2. 500‑m high communication mast – A much smaller top ring (radius 200 m) carries only 100 A, while the ground ring remains the same. The system is intended to support a tall antenna without the need for a superconducting top ring, relying on a conventional cable for power transmission.

3. Multi‑path magnetic highway – A linear arrangement of ground‑ring conductors creates a magnetic “track” along which a vehicle equipped with its own superconducting loop can be levitated and propelled. The lift per meter of vehicle length is derived, showing that reasonable currents could support a vehicle at low altitude.

The paper devotes a substantial portion to thermal management. Heat balance equations for a body in vacuum, radiation exchange between multiple reflective screens, and conventional conductive heat transfer are presented. By using many high‑reflectivity foils and vacuum gaps, the author argues that the heat influx to the superconducting wires can be reduced to fractions of a watt per square meter, allowing liquid‑nitrogen cooling with minimal power consumption.

Materials considerations include a table of high‑temperature superconductors (YBCO, Bi‑based compounds, etc.) with critical temperatures up to 133 K and upper critical fields above 150 T. The author also discusses carbon nanotubes, whiskers, and industrial fibers for the suspension cables, highlighting their high tensile strength (up to 30 GPa) and low density. However, the cost and large‑scale manufacturability of such materials are acknowledged as challenges.

Safety aspects are addressed by proposing parachutes for the payload and the ground ring, as well as magnetic shielding to protect against accidental quenching. The required magnetic pressure on the rings is calculated, and the necessary wire diameters (a few millimetres for the top ring, tens of centimetres for the ground ring) are derived to keep stresses within material limits.

In the conclusion, the author claims that all required parameters are within reach of existing technology, though he admits that the designs are not yet optimal. He emphasizes that the AB Levitrons concept could enable motionless satellites, low‑cost communication infrastructure, and levitating transport without conventional propulsion.

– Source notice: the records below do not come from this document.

===== src/rtl/multi_channel_delay_unit_pkg.sv =====
// +----------------------------------------------------------------------------+
// | multi_channel_delay_unit_pkg: shared defaults and helper functions         |
// | Rev 1.0                                                                    |
// +----------------------------------------------------------------------------+
`default_nettype none

package multi_channel_delay_unit_pkg;

  localparam int DEFAULT_N_CH    = 2;
  localparam int DEFAULT_DATA_W  = 5;
  localparam int DEFAULT_DEPTH   = 3;
  localparam bit DEFAULT_REVERSE = 1'b1;

  function automatic int occ_width(input int depth);
    return $clog2(depth + 1);
  endfunction

  // Output port driven by the pipeline that input j feeds.
  function automatic int route(input int j, input int n_ch, input bit reverse);
    return reverse ? (n_ch - 1 - j) : j;
  endfunction

endpackage

`default_nettype wire


===== src/rtl/multi_channel_delay_unit_delay_lane.sv =====
// +----------------------------------------------------------------------------+
// | delay_lane: one DATA_W x DEPTH stallable pipeline with occupancy count     |
// | Rev 1.0                                                                    |
// +----------------------------------------------------------------------------+
`default_nettype none

module delay_lane
  import multi_channel_delay_unit_pkg::*;
#(
  parameter int DATA_W = DEFAULT_DATA_W,
  parameter int DEPTH  = DEFAULT_DEPTH,
  parameter int CW     = occ_width(DEFAULT_DEPTH)
) (
  input  logic              clk,
  input  logic              rst,
  input  logic [DATA_W-1:0] in_data,
  input  logic              in_valid,
  output logic              in_ready,
  output logic [DATA_W-1:0] out_data,
  output logic              out_valid,
  input  logic              out_ready,
  output logic [CW-1:0]     occ
);

  logic [DEPTH-1:0]  v;
  logic [DEPTH-1:0]  v_prev;
  logic [DEPTH-1:0]  adv;
  logic              hold;
  logic [CW-1:0]     cnt;
  logic [DATA_W-1:0] d      [DEPTH];
  logic [DATA_W-1:0] d_prev [DEPTH];

  // A stage holds only when it and every stage downstream are full and the
  // consumer is stalled; otherwise the bubble ahead lets it advance.
  always_comb begin
    hold = !out_ready;
    adv  = '0;
    for (int s = DEPTH - 1; s >= 0; s--) begin
      hold   = hold && v[s];
      adv[s] = !hold;
    end
  end

  always_comb begin
    cnt = '0;
    for (int s = 0; s < DEPTH; s++) begin
      cnt = cnt + CW'(v[s]);
    end
  end

  assign v_prev = DEPTH'({v, in_valid});

  for (genvar s = 0; s < DEPTH; s++) begin : g_dprev
    if (s == 0) begin : g_head
      assign d_prev[s] = in_data;
    end else begin : g_body
      assign d_prev[s] = d[s-1];
    end
  end

  always_ff @(posedge clk) begin
    if (rst) begin
      v <= '0;
    end else begin
      for (int s = 0; s < DEPTH; s++) begin
        if (adv[s]) v[s] <= v_prev[s];
      end
    end
  end

  // Payload carries no reset; it is only meaningful alongside v.
  always_ff @(posedge clk) begin
    for (int s = 0; s < DEPTH; s++) begin
      if (adv[s]) d[s] <= d_prev[s];
    end
  end

  assign in_ready  = adv[0];
  assign out_valid = v[DEPTH-1];
  assign out_data  = d[DEPTH-1];
  assign occ       = cnt;

endmodule

`default_nettype wire


===== src/rtl/multi_channel_delay_unit.sv =====
// +----------------------------------------------------------------------------+
// | multi_channel_delay_unit: N-channel elastic delay line with routing.       |
// | Optional SVA via MULTI_CHANNEL_DELAY_UNIT_ASSERT_EN.  Rev 1.0              |
// +----------------------------------------------------------------------------+
`default_nettype none

module multi_channel_delay_unit
  import multi_channel_delay_unit_pkg::*;
#(
  parameter int N_CH    = DEFAULT_N_CH,
  parameter int DATA_W  = DEFAULT_DATA_W,
  parameter int DEPTH   = DEFAULT_DEPTH,
  parameter bit REVERSE = DEFAULT_REVERSE
) (
  input  logic                                CLK,
  input  logic                                RESET,
  input  logic [N_CH*DATA_W-1:0]              I_data,
  input  logic [N_CH-1:0]                     I_valid,
  output logic [N_CH-1:0]                     I_ready,
  output logic [N_CH*DATA_W-1:0]              O_data,
  output logic [N_CH-1:0]                     O_valid,
  input  logic [N_CH-1:0]                     O_ready,
  output logic [N_CH*occ_width(DEPTH)-1:0]    OCC
);

  localparam int CW = occ_width(DEPTH);

  for (genvar j = 0; j < N_CH; j++) begin : g_lane
    localparam int K = route(j, N_CH, REVERSE);

    delay_lane #(
      .DATA_W (DATA_W),
      .DEPTH  (DEPTH),
      .CW     (CW)
    ) u_lane (
      .clk       (CLK),
      .rst       (RESET),
      .in_data   (I_data[j*DATA_W +: DATA_W]),
      .in_valid  (I_valid[j]),
      .in_ready  (I_ready[j]),
      .out_data  (O_data[K*DATA_W +: DATA_W]),
      .out_valid (O_valid[K]),
      .out_ready (O_ready[K]),
      .occ       (OCC[K*CW +: CW])
    );

`ifdef MULTI_CHANNEL_DELAY_UNIT_ASSERT_EN
    a_stable : assert property (@(posedge CLK) disable iff (RESET)
      O_valid[K] && !O_ready[K] |=> O_valid[K] && $stable(O_data[K*DATA_W +: DATA_W]));

    a_occ_max : assert property (@(posedge CLK) disable iff (RESET)
      OCC[K*CW +: CW] <= CW'(DEPTH));

    if (DEPTH == 1) begin : g_lat_one
      a_latency : assert property (@(posedge CLK) disable iff (RESET)
        I_valid[j] && I_ready[j] |=> O_valid[K]);
    end else begin : g_lat_multi
      a_latency : assert property (@(posedge CLK) disable iff (RESET)
        (I_valid[j] && I_ready[j]) ##1 (O_ready[K] [*(DEPTH-1)]) |=> O_valid[K]);
    end
`endif
  end

endmodule

`default_nettype wire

Critical assessment: While the physics of magnetic repulsion between current‑carrying loops is sound, the practical implementation faces several formidable obstacles. The currents required (10⁸ A in a 80 km ring) far exceed the current density capabilities of any known superconducting cable, even at cryogenic temperatures. Maintaining a stable 100 T magnetic field over such a large volume would impose enormous mechanical stresses and demand ultra‑strong, low‑mass structural support that is not presently available. Thermal management in the ground ring, despite the modest 30 kW estimate, would be complicated by resistive heating, radiation from the Sun, and the need for continuous cryogenic cooling over a structure spanning tens of kilometres. Stability of the levitated platform is another critical issue; small angular deviations generate torques that could lead to oscillations unless active feedback control is employed, which in turn consumes additional power. Energy storage in the ground ring is theoretically attractive, but safe discharge, voltage isolation, and protection against quench events would require sophisticated power electronics. Finally, the economic analysis is absent; the material costs for kilometers of high‑temperature superconductor, massive vacuum‑insulated shielding, and nanomaterial cables would likely be prohibitive.

Overall, the AB Levitrons proposal is an imaginative exploration of electromagnetic levitation at planetary scales. It highlights intriguing possibilities for stationary platforms and magnetic transport, but substantial advances in superconducting current density, large‑scale cryogenic engineering, structural materials, and control systems would be needed before the concept could move from theory to practice.